About two months back I came across a series of Reith lectures given by professor Vilayanur Ramachandran, Dr Ramachandran holds a MD from Stanley Medical College and a PhD from Trinity College, Cambridge University and is presently the director of the center for Brain and cognition at the University of California at San Diego and an adjunct professor of biology at the Salk Institute. Dr Ramachandran is known for his work on behavioral neurology, which promises to greatly enhance our understanding of the human brain, which could be the key in my opinion in making “truly intelligent” machines.

[Dr VS Ramachandran: Image Source- TED]

I heard these lectures two three times and really enjoyed them and was intrigued by the cases he presents. Though these are old lectures (they were given in 2003), they are new to me and I think they are worth sharing anyway.

For those who are not aware, the Reith lectures were started by the British Broadcasting Corporation radio in 1948. Each year a person of high distinction gives these lectures. The first were given by mathematician Bertrand Russell. They were named so in the honor of the first director general of the BBC- Lord Reith. Like most other BBC presentations on science, politics and philosophy they are fantastic. Dr Ramachandran became the first from the medical profession to speak at Reith.

The 2003 series named The Emerging Mind has five lectures, each being roughly about 28-30 minutes. Each are a trademark of Dr Ramachandran with funny anecdote, witty arguments, very intersting clinical cases, the best pronunciation of “billions” since Carl Sagan, and let me not mention the way he rolls the RRRRRRRs while talking. Below I don’t intend to write what the lectures are about, I think they should be allowed to talk for themselves.

Lecture 1: Phantoms in the Brain

Lecture 2: Synapses and the Self

Lecture 3: The Artful Brain

Lecture 4: Purple Numbers and Sharp Cheese

Lecture 5: Neuroscience the new Philosophy

[Images above courtesy of the BBC]

Note: Real Player required to play the above.

As a bonus to the above I would also advice to those who have not seen this to have a look at the following TED talk.

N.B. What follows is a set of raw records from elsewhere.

What follows belongs to an exercise in optimizing a design on an open flow for small area and a short achievable clock period; a production flow would make more cautious choices.
Where RTL was checked, it was by simulation tests only, not by an equivalence proof against the original.

==> run P: inputs <==
Design fir_gen, start of the top module:
module fir_gen (input clk, input reset, input Load_x,
    input signed [7:0] x_in, input signed [7:0] c_in, output signed [7:0] y_out);
reg [7:0] c0, c1, c2;
reg [3:0] xo, xt, xn;
reg [15:0] a2r0;
reg [15:0] a2r1;
reg [16:0] a1r0;
reg [16:0] a1r1;
reg [2:0] yq;
reg [7:0] yg;
reg [7:0] yp;
wire [8:0] xe = {x_in, 1'b0};
wire [3:0] bo, bt, bn;
genvar gi;
generate for (gi = 0; gi < 4; gi = gi + 1) begin : rec
  assign bo[gi] = xe[2*gi+1] ^ xe[2*gi];
  assign bt[gi] = (xe[2*gi+2] & ~xe[2*gi+1] & ~xe[2*gi]) | (~xe[2*gi+2] & xe[2*gi+1] & xe[2*gi]);
  assign bn[gi] = xe[2*gi+2];
end endgenerate
wire [3:0] xon = Load_x ? bo : xo;
wire [3:0] xtn = Load_x ? bt : xt;
wire [3:0] xnn = Load_x ? bn : xn;
wire p1;
wire p2;
wire p3;
wire p4;
wire p5;
wire p6;
wire p7;
wire p8;
wire p9;
wire p10;
wire p11;
wire p12;
wire p13;
wire p14;
wire p15;
wire p16;
wire p17;
wire p18;
wire p19;
wire p20;
wire p21;
wire p22;
wire p23;
wire p24;
wire p25;
wire p26;
wire p27;
wire p28;
wire p29;
wire p30;
wire p31;
wire p32;
wire p33;
wire p34;
wire p35;
wire p36;
wire s37;
wire c38;
wire s39;
wire c40;
wire s41;
wire c42;
wire s43;
wire c44;
wire s45;
wire c46;
wire s47;
wire c48;
  ...
clock: 5.5 ns
lec_check: 0
cap_margin: 20
core_margin: 2
core_utilization: 50
setup_slack_margin: 2.5
slew_margin: 20
synth_hierarchical: 1
synth_minimum_keep_size: 0
standard.sh (not shown) runs the stock make flow with config.mk's settings and CLKGATE_MAP_FILE= SYNTH_SCRIPT=/design/flow/synth_recipe.tcl, a recipe that flattens the netlist after the stock synthesis.
==> flow/flow/run.sh <==
#!/bin/bash
# Own layout flow: the standard flow (standard.sh), with two changes after synthesis:
#  - the input and output port buffers are buf_1 cells (buffer_ports -buffer_cell)
#  - clock tree synthesis without dummy loads
# Each step's full output goes to its own log file in this folder.
set -euo pipefail
bash standard.sh synth > synth.log 2>&1
export BUFFER_PORTS_ARGS="-buffer_cell sky130_fd_sc_hd__buf_1"
export CTS_ARGS="-sink_clustering_enable -repair_clock_nets -dont_use_dummy_load"
bash standard.sh floorplan > floorplan.log 2>&1
bash standard.sh place > place.log 2>&1
bash standard.sh cts > cts.log 2>&1
bash standard.sh route > route.log 2>&1
bash standard.sh finish > finish.log 2>&1
test -f out/final.def
==> inputs of run F, as changes to run P <==
--- a/flow/design.v
+++ b/flow/design.v
@@ -471,24 +471,24 @@
 wire o449;
 wire x450;
 wire g451;
 wire o452;
 wire g453;
 wire g454;
 wire o455;
 wire g456;
-wire g457;
-wire o458;
+wire o457;
+wire g458;
 wire g459;
-wire g460;
-wire o461;
+wire o460;
+wire g461;
 wire g462;
-wire g463;
-wire o464;
+wire o463;
+wire g464;
 wire g465;
 wire o466;
 wire g467;
 wire g468;
 wire o469;
 wire g470;
 wire g471;
 wire o472;
@@ -497,47 +497,38 @@
 wire o475;
 wire g476;
 wire g477;
 wire o478;
 wire g479;
 wire g480;
 wire o481;
 wire g482;
-wire g483;
-wire o484;
-wire g485;
-wire g486;
-wire o487;
-wire g488;
-wire g489;
-wire o490;
-wire g491;
+wire x483;
+wire g484;
+wire o485;
+wire x486;
+wire g487;
+wire o488;
+wire x489;
+wire g490;
+wire o491;
 wire x492;
 wire g493;
 wire o494;
 wire x495;
 wire g496;
 wire o497;
 wire x498;
 wire g499;
 wire o500;
 wire x501;
 wire g502;
 wire o503;
 wire x504;
-wire g505;
-wire o506;
-wire x507;
-wire g508;
-wire o509;
-wire x510;
-wire g511;
-wire o512;
-wire x513;
 assign p1 = (xo[0] & c2[0]) ^ xn[0];
 assign p2 = ((xo[0] & c2[1]) | (xt[0] & c2[0])) ^ xn[0];
 assign p3 = ((xo[0] & c2[2]) | (xt[0] & c2[1])) ^ xn[0];
 assign p4 = ((xo[0] & c2[3]) | (xt[0] & c2[2])) ^ xn[0];
 assign p5 = ((xo[0] & c2[4]) | (xt[0] & c2[3])) ^ xn[0];
 assign p6 = ((xo[0] & c2[5]) | (xt[0] & c2[4])) ^ xn[0];
 assign p7 = ((xo[0] & c2[6]) | (xt[0] & c2[5])) ^ xn[0];
 assign p8 = ((xo[0] & c2[7]) | (xt[0] & c2[6])) ^ xn[0];
@@ -857,94 +848,85 @@
 assign o443 = o409 | g410;
 assign x444 = s386 ^ o443;
 assign o445 = o418 | g419;
 assign x446 = s388 ^ o445;
 assign o447 = o421 | g422;
 assign x448 = s390 ^ o447;
 assign o449 = o424 | g425;
 assign x450 = n392 ^ o449;
-assign g451 = s333 & c332;
-assign o452 = c334 | g451;
-assign g453 = s333 & s331;
-assign g454 = s337 & c336;
-assign o455 = c338 | g454;
-assign g456 = s337 & s335;
-assign g457 = s335 & o452;
-assign o458 = c336 | g457;
-assign g459 = s335 & g453;
-assign g460 = g456 & o452;
-assign o461 = o455 | g460;
-assign g462 = g456 & g453;
-assign g463 = yq[2] & yq[0];
-assign o464 = yq[1] | g463;
-assign g465 = yp[1] & yg[0];
-assign o466 = yg[1] | g465;
-assign g467 = yp[1] & yp[0];
-assign g468 = yp[3] & yg[2];
-assign o469 = yg[3] | g468;
-assign g470 = yp[3] & yp[2];
-assign g471 = yp[5] & yg[4];
-assign o472 = yg[5] | g471;
-assign g473 = yp[5] & yp[4];
-assign g474 = yp[2] & o466;
-assign o475 = yg[2] | g474;
-assign g476 = yp[2] & g467;
-assign g477 = g470 & o466;
-assign o478 = o469 | g477;
-assign g479 = g470 & g467;
-assign g480 = yp[6] & o472;
-assign o481 = yg[6] | g480;
-assign g482 = yp[6] & g473;
-assign g483 = yp[4] & o478;
-assign o484 = yg[4] | g483;
-assign g485 = yp[4] & g479;
-assign g486 = g473 & o478;
-assign o487 = o472 | g486;
-assign g488 = g473 & g479;
-assign g489 = g482 & o478;
-assign o490 = o481 | g489;
-assign g491 = g482 & g479;
-assign x492 = yp[0] ^ o464;
-assign g493 = yp[0] & o464;
-assign o494 = yg[0] | g493;
-assign x495 = yp[1] ^ o494;
-assign g496 = g467 & o464;
-assign o497 = o466 | g496;
-assign x498 = yp[2] ^ o497;
-assign g499 = g476 & o464;
-assign o500 = o475 | g499;
-assign x501 = yp[3] ^ o500;
-assign g502 = g479 & o464;
-assign o503 = o478 | g502;
-assign x504 = yp[4] ^ o503;
-assign g505 = g485 & o464;
-assign o506 = o484 | g505;
-assign x507 = yp[5] ^ o506;
-assign g508 = g488 & o464;
-assign o509 = o487 | g508;
-assign x510 = yp[6] ^ o509;
-assign g511 = g491 & o464;
-assign o512 = o490 | g511;
-assign x513 = yp[7] ^ o512;
+assign g451 = s337 & c336;
+assign o452 = c338 | g451;
+assign g453 = s337 & s335;
+assign g454 = yq[2] & yq[0];
+assign o455 = yq[1] | g454;
+assign g456 = yp[1] & yg[0];
+assign o457 = yg[1] | g456;
+assign g458 = yp[1] & yp[0];
+assign g459 = yp[3] & yg[2];
+assign o460 = yg[3] | g459;
+assign g461 = yp[3] & yp[2];
+assign g462 = yp[5] & yg[4];
+assign o463 = yg[5] | g462;
+assign g464 = yp[5] & yp[4];
+assign g465 = yp[2] & o457;
+assign o466 = yg[2] | g465;
+assign g467 = yp[2] & g458;
+assign g468 = g461 & o457;
+assign o469 = o460 | g468;
+assign g470 = g461 & g458;
+assign g471 = yp[6] & o463;
+assign o472 = yg[6] | g471;
+assign g473 = yp[6] & g464;
+assign g474 = yp[4] & o469;
+assign o475 = yg[4] | g474;
+assign g476 = yp[4] & g470;
+assign g477 = g464 & o469;
+assign o478 = o463 | g477;
+assign g479 = g464 & g470;
+assign g480 = g473 & o469;
+assign o481 = o472 | g480;
+assign g482 = g473 & g470;
+assign x483 = yp[0] ^ o455;
+assign g484 = yp[0] & o455;
+assign o485 = yg[0] | g484;
+assign x486 = yp[1] ^ o485;
+assign g487 = g458 & o455;
+assign o488 = o457 | g487;
+assign x489 = yp[2] ^ o488;
+assign g490 = g467 & o455;
+assign o491 = o466 | g490;
+assign x492 = yp[3] ^ o491;
+assign g493 = g470 & o455;
+assign o494 = o469 | g493;
+assign x495 = yp[4] ^ o494;
+assign g496 = g476 & o455;
+assign o497 = o475 | g496;
+assign x498 = yp[5] ^ o497;
+assign g499 = g479 & o455;
+assign o500 = o478 | g499;
+assign x501 = yp[6] ^ o500;
+assign g502 = g482 & o455;
+assign o503 = o481 | g502;
+assign x504 = yp[7] ^ o503;
 always @(posedge clk or posedge reset)
   if (reset) begin
     xo <= 4'd0; xt <= 4'd0; xn <= 4'd0; c0 <= 8'd0; c1 <= 8'd0; c2 <= 8'd0;
     a2r0 <= 16'd22016; a2r1 <= 16'd0; a1r0 <= 17'd43776; a1r1 <= 17'd0; yq <= 3'd0; yg <= 8'd0; yp <= 8'd0;
   end else begin
     xo <= xon; xt <= xtn; xn <= xnn;
     if (!Load_x) begin c2 <= c_in; c1 <= c2; c0 <= c1; end
     a2r0 <= {1'b0,p36,p35,s73,c80,s79,s71,c78,s77,c76,s75,c54,s53,s37,p2,s63};
     a2r1 <= {1'b0,1'b0,c74,1'b0,s61,1'b0,c70,s69,1'b0,s67,1'b0,s65,1'b0,xnn[1],c64,1'b0};
     a1r0 <= {1'b0,c198,c196,c194,c192,c190,c188,c186,c184,c182,c180,c178,c176,c174,c172,c170,xnn[0]};
     a1r1 <= {1'b0,1'b0,s197,s195,s193,s191,s189,s187,s185,s183,s181,s179,s177,s175,s173,s171,s169};
-    yq <= {g462,o461,o364};
+    yq <= {g453,o452,o370};
     yg <= {1'b0,c391,c389,c387,c385,c383,c381,c379};
     yp <= {n392,s390,s388,s386,s384,s382,s380,s378};
   end
-assign y_out = {x513,x510,x507,x504,x501,x498,x495,x492};
+assign y_out = {x504,x501,x498,x495,x492,x489,x486,x483};
 endmodule
 module fa_cell (input a, input b, input c, output s, output co);
 assign {co, s} = a + b + c;
 endmodule
 module ha_cell (input a, input b, output s, output co);
 assign {co, s} = a + b;
 endmodule
==> flow/config.mk (replaced) <==
export PLATFORM = sky130hd
export DESIGN_NAME = fir_gen
export DESIGN_NICKNAME = fir_gen
export VERILOG_FILES = /design/flow/design.v
export SDC_FILE = /design/flow/constraint.sdc
export NUM_CORES = 4
export LEC_CHECK = 0
export CAP_MARGIN = 20
export CORE_MARGIN = 2
export CORE_UTILIZATION = 40
export SETUP_SLACK_MARGIN = 2.4
export SLEW_MARGIN = 20
export SYNTH_HIERARCHICAL = 1
export SYNTH_MINIMUM_KEEP_SIZE = 0
==> inputs of run E, as changes to run P <==
--- a/flow/design.v
+++ b/flow/design.v
@@ -471,24 +471,24 @@
 wire o449;
 wire x450;
 wire g451;
 wire o452;
 wire g453;
 wire g454;
 wire o455;
 wire g456;
-wire g457;
-wire o458;
+wire o457;
+wire g458;
 wire g459;
-wire g460;
-wire o461;
+wire o460;
+wire g461;
 wire g462;
-wire g463;
-wire o464;
+wire o463;
+wire g464;
 wire g465;
 wire o466;
 wire g467;
 wire g468;
 wire o469;
 wire g470;
 wire g471;
 wire o472;
@@ -497,47 +497,38 @@
 wire o475;
 wire g476;
 wire g477;
 wire o478;
 wire g479;
 wire g480;
 wire o481;
 wire g482;
-wire g483;
-wire o484;
-wire g485;
-wire g486;
-wire o487;
-wire g488;
-wire g489;
-wire o490;
-wire g491;
+wire x483;
+wire g484;
+wire o485;
+wire x486;
+wire g487;
+wire o488;
+wire x489;
+wire g490;
+wire o491;
 wire x492;
 wire g493;
 wire o494;
 wire x495;
 wire g496;
 wire o497;
 wire x498;
 wire g499;
 wire o500;
 wire x501;
 wire g502;
 wire o503;
 wire x504;
-wire g505;
-wire o506;
-wire x507;
-wire g508;
-wire o509;
-wire x510;
-wire g511;
-wire o512;
-wire x513;
 assign p1 = (xo[0] & c2[0]) ^ xn[0];
 assign p2 = ((xo[0] & c2[1]) | (xt[0] & c2[0])) ^ xn[0];
 assign p3 = ((xo[0] & c2[2]) | (xt[0] & c2[1])) ^ xn[0];
 assign p4 = ((xo[0] & c2[3]) | (xt[0] & c2[2])) ^ xn[0];
 assign p5 = ((xo[0] & c2[4]) | (xt[0] & c2[3])) ^ xn[0];
 assign p6 = ((xo[0] & c2[5]) | (xt[0] & c2[4])) ^ xn[0];
 assign p7 = ((xo[0] & c2[6]) | (xt[0] & c2[5])) ^ xn[0];
 assign p8 = ((xo[0] & c2[7]) | (xt[0] & c2[6])) ^ xn[0];
@@ -857,94 +848,85 @@
 assign o443 = o409 | g410;
 assign x444 = s386 ^ o443;
 assign o445 = o418 | g419;
 assign x446 = s388 ^ o445;
 assign o447 = o421 | g422;
 assign x448 = s390 ^ o447;
 assign o449 = o424 | g425;
 assign x450 = n392 ^ o449;
-assign g451 = s333 & c332;
-assign o452 = c334 | g451;
-assign g453 = s333 & s331;
-assign g454 = s337 & c336;
-assign o455 = c338 | g454;
-assign g456 = s337 & s335;
-assign g457 = s335 & o452;
-assign o458 = c336 | g457;
-assign g459 = s335 & g453;
-assign g460 = g456 & o452;
-assign o461 = o455 | g460;
-assign g462 = g456 & g453;
-assign g463 = yq[2] & yq[0];
-assign o464 = yq[1] | g463;
-assign g465 = yp[1] & yg[0];
-assign o466 = yg[1] | g465;
-assign g467 = yp[1] & yp[0];
-assign g468 = yp[3] & yg[2];
-assign o469 = yg[3] | g468;
-assign g470 = yp[3] & yp[2];
-assign g471 = yp[5] & yg[4];
-assign o472 = yg[5] | g471;
-assign g473 = yp[5] & yp[4];
-assign g474 = yp[2] & o466;
-assign o475 = yg[2] | g474;
-assign g476 = yp[2] & g467;
-assign g477 = g470 & o466;
-assign o478 = o469 | g477;
-assign g479 = g470 & g467;
-assign g480 = yp[6] & o472;
-assign o481 = yg[6] | g480;
-assign g482 = yp[6] & g473;
-assign g483 = yp[4] & o478;
-assign o484 = yg[4] | g483;
-assign g485 = yp[4] & g479;
-assign g486 = g473 & o478;
-assign o487 = o472 | g486;
-assign g488 = g473 & g479;
-assign g489 = g482 & o478;
-assign o490 = o481 | g489;
-assign g491 = g482 & g479;
-assign x492 = yp[0] ^ o464;
-assign g493 = yp[0] & o464;
-assign o494 = yg[0] | g493;
-assign x495 = yp[1] ^ o494;
-assign g496 = g467 & o464;
-assign o497 = o466 | g496;
-assign x498 = yp[2] ^ o497;
-assign g499 = g476 & o464;
-assign o500 = o475 | g499;
-assign x501 = yp[3] ^ o500;
-assign g502 = g479 & o464;
-assign o503 = o478 | g502;
-assign x504 = yp[4] ^ o503;
-assign g505 = g485 & o464;
-assign o506 = o484 | g505;
-assign x507 = yp[5] ^ o506;
-assign g508 = g488 & o464;
-assign o509 = o487 | g508;
-assign x510 = yp[6] ^ o509;
-assign g511 = g491 & o464;
-assign o512 = o490 | g511;
-assign x513 = yp[7] ^ o512;
+assign g451 = s337 & c336;
+assign o452 = c338 | g451;
+assign g453 = s337 & s335;
+assign g454 = yq[2] & yq[0];
+assign o455 = yq[1] | g454;
+assign g456 = yp[1] & yg[0];
+assign o457 = yg[1] | g456;
+assign g458 = yp[1] & yp[0];
+assign g459 = yp[3] & yg[2];
+assign o460 = yg[3] | g459;
+assign g461 = yp[3] & yp[2];
+assign g462 = yp[5] & yg[4];
+assign o463 = yg[5] | g462;
+assign g464 = yp[5] & yp[4];
+assign g465 = yp[2] & o457;
+assign o466 = yg[2] | g465;
+assign g467 = yp[2] & g458;
+assign g468 = g461 & o457;
+assign o469 = o460 | g468;
+assign g470 = g461 & g458;
+assign g471 = yp[6] & o463;
+assign o472 = yg[6] | g471;
+assign g473 = yp[6] & g464;
+assign g474 = yp[4] & o469;
+assign o475 = yg[4] | g474;
+assign g476 = yp[4] & g470;
+assign g477 = g464 & o469;
+assign o478 = o463 | g477;
+assign g479 = g464 & g470;
+assign g480 = g473 & o469;
+assign o481 = o472 | g480;
+assign g482 = g473 & g470;
+assign x483 = yp[0] ^ o455;
+assign g484 = yp[0] & o455;
+assign o485 = yg[0] | g484;
+assign x486 = yp[1] ^ o485;
+assign g487 = g458 & o455;
+assign o488 = o457 | g487;
+assign x489 = yp[2] ^ o488;
+assign g490 = g467 & o455;
+assign o491 = o466 | g490;
+assign x492 = yp[3] ^ o491;
+assign g493 = g470 & o455;
+assign o494 = o469 | g493;
+assign x495 = yp[4] ^ o494;
+assign g496 = g476 & o455;
+assign o497 = o475 | g496;
+assign x498 = yp[5] ^ o497;
+assign g499 = g479 & o455;
+assign o500 = o478 | g499;
+assign x501 = yp[6] ^ o500;
+assign g502 = g482 & o455;
+assign o503 = o481 | g502;
+assign x504 = yp[7] ^ o503;
 always @(posedge clk or posedge reset)
   if (reset) begin
     xo <= 4'd0; xt <= 4'd0; xn <= 4'd0; c0 <= 8'd0; c1 <= 8'd0; c2 <= 8'd0;
     a2r0 <= 16'd22016; a2r1 <= 16'd0; a1r0 <= 17'd43776; a1r1 <= 17'd0; yq <= 3'd0; yg <= 8'd0; yp <= 8'd0;
   end else begin
     xo <= xon; xt <= xtn; xn <= xnn;
     if (!Load_x) begin c2 <= c_in; c1 <= c2; c0 <= c1; end
     a2r0 <= {1'b0,p36,p35,s73,c80,s79,s71,c78,s77,c76,s75,c54,s53,s37,p2,s63};
     a2r1 <= {1'b0,1'b0,c74,1'b0,s61,1'b0,c70,s69,1'b0,s67,1'b0,s65,1'b0,xnn[1],c64,1'b0};
     a1r0 <= {1'b0,c198,c196,c194,c192,c190,c188,c186,c184,c182,c180,c178,c176,c174,c172,c170,xnn[0]};
     a1r1 <= {1'b0,1'b0,s197,s195,s193,s191,s189,s187,s185,s183,s181,s179,s177,s175,s173,s171,s169};
-    yq <= {g462,o461,o364};
+    yq <= {g453,o452,o370};
     yg <= {1'b0,c391,c389,c387,c385,c383,c381,c379};
     yp <= {n392,s390,s388,s386,s384,s382,s380,s378};
   end
-assign y_out = {x513,x510,x507,x504,x501,x498,x495,x492};
+assign y_out = {x504,x501,x498,x495,x492,x489,x486,x483};
 endmodule
 module fa_cell (input a, input b, input c, output s, output co);
 assign {co, s} = a + b + c;
 endmodule
 module ha_cell (input a, input b, output s, output co);
 assign {co, s} = a + b;
 endmodule
==> results.cfg <==
[status]
outcome = complete, no violations

[global_routing]
grt_pass1_wl_mm = 26.57

[worst_setup_path]
rr_startpoint = c0[6]
crit_start = c0[6]
rrSetupSlack_ns = 2.49
critPathTopFamily = adder cells

[finish]
buffer_area_share_pct = 4.288
mostFrequentLayoutCells = xnor2_1, dfrtp_1, fa_1

[synthesis]
muxShareOfSynthArea_pct = 4.291

[clock_network]
path_clk_slew_ns = 0.06

[sta]
setup_ws_ns = 2.495

[place]
dpl.cell_count = 779

[drt]
wl_met2_mm = 7.803
Source of the figures above: run P

==> results.cfg <==
[drt]
wl_met2_mm = 7.884

[worst_setup_path]
cp_slowest_stage_delay_ns = 0.77
critPathTopFamily = adder cells
rr_startpoint = xn[2]
crit_start = xn[2]
cp_slowest_cell = dfrtp_2

[synthesis]
yosys_register_bits = 106
muxShareOfSynthArea_pct = 4.291

[global_routing]
grt_pass1_wl_mm = 25.39

[finish]
buffer_area_share_pct = 3.947
mostFrequentLayoutCells = xnor2_1, dfrtp_1, fa_1

[place]
dpl.cell_count = 777

[sta]
setup_ws_ns = 2.557

[power_and_ir_drop]
power_leakage_nw = 3.282
clk-power_mw = 0.549
netSwitchingPower_mw = 2.037

[clock_network]
path_clk_slew_ns = 0.07

[status]
outcome = complete, no violations
Source of the figures above: run E

==> results.cfg <==
[synthesis]
synth_async_sr_flop_share_pct = 100.0
muxShareOfSynthArea_pct = 4.291

[status]
outcome = complete, no violations

[drt]
wl_met3_um = 612
wl_met2_mm = 7.839

[worst_setup_path]
rr_startpoint = xo[0]
rrSetupSlack_ns = 2.55
critPathTopFamily = simple AND/OR/NAND/NOR gates
crit_start = yp[3]

[finish]
buffer_area_share_pct = 2.726
mostFrequentLayoutCells = xnor2_1, dfrtp_1, fa_1
clkbuf_count = 9
fin_area_um2 = 8078

[sta]
whs_ns = 0.4922

[power_and_ir_drop]
internal_power_mw = 2.893

[global_routing]
grt_pass1_wl_mm = 25.55

[worst_hold_path]
hold_path_startpoint = a2r0[0]
Source of the figures above: run F

For run P, only the layout was checked, not whether the RTL still works.

==> re-timing with driven ports <==
How much do the figures lean on ideal ports? The routed layouts below were timed once more, with nothing changed but the port constraints. Step 1, drivers: a clkbuf_16 drives clk and a buf_2 each remaining input, both assumed. Step 2 times the ports against the registers' clock, not the clock port: input delays grow and output delays shrink by t, the midpoint of the rising clock arrivals with the driver on. Three values: no drivers, after step 1, after step 2; two values: the first two.
run	shift t [ns]	slack for setup (ns)	latest minus earliest clock arrival (ns)
run P	0.388	2.495 / 2.495 / 2.375	0.013 / 0.013
run F	0.401	2.472 / 2.426 / 2.423	0.015 / 0.014
run E	0.385	2.557 / 2.540 / 2.401	0.016 / 0.015
After both steps setup and hold are still met in every run listed. The setup slack of run E, which loses most, moves by -0.017 ns with the drivers and by -0.156 ns with both steps.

In a wide-ranging talk, Vilayanur Ramachandran explores how brain damage can reveal the connection between the internal structures of the brain and the corresponding functions of the mind. He talks about phantom limb pain, synesthesia (when people hear color or smell sounds), and the Capgras delusion, when brain-damaged people believe their closest friends and family have been replaced with imposters.

Again he talks about curious disorders. One that he talks about in the above video, the Capgras Delusion is only one among the many he talks about in the Reith lectures. Other things that he talks about here is the origin of language and synesthesia.

Now look at the picture below and answer the following question: Which of the two figures is Kiki and which one is Bouba?

If you thought that the one with the jagged shape was Kiki and the one with the rounded one was Bouba then you belong to the majority. The exceptions need not worry.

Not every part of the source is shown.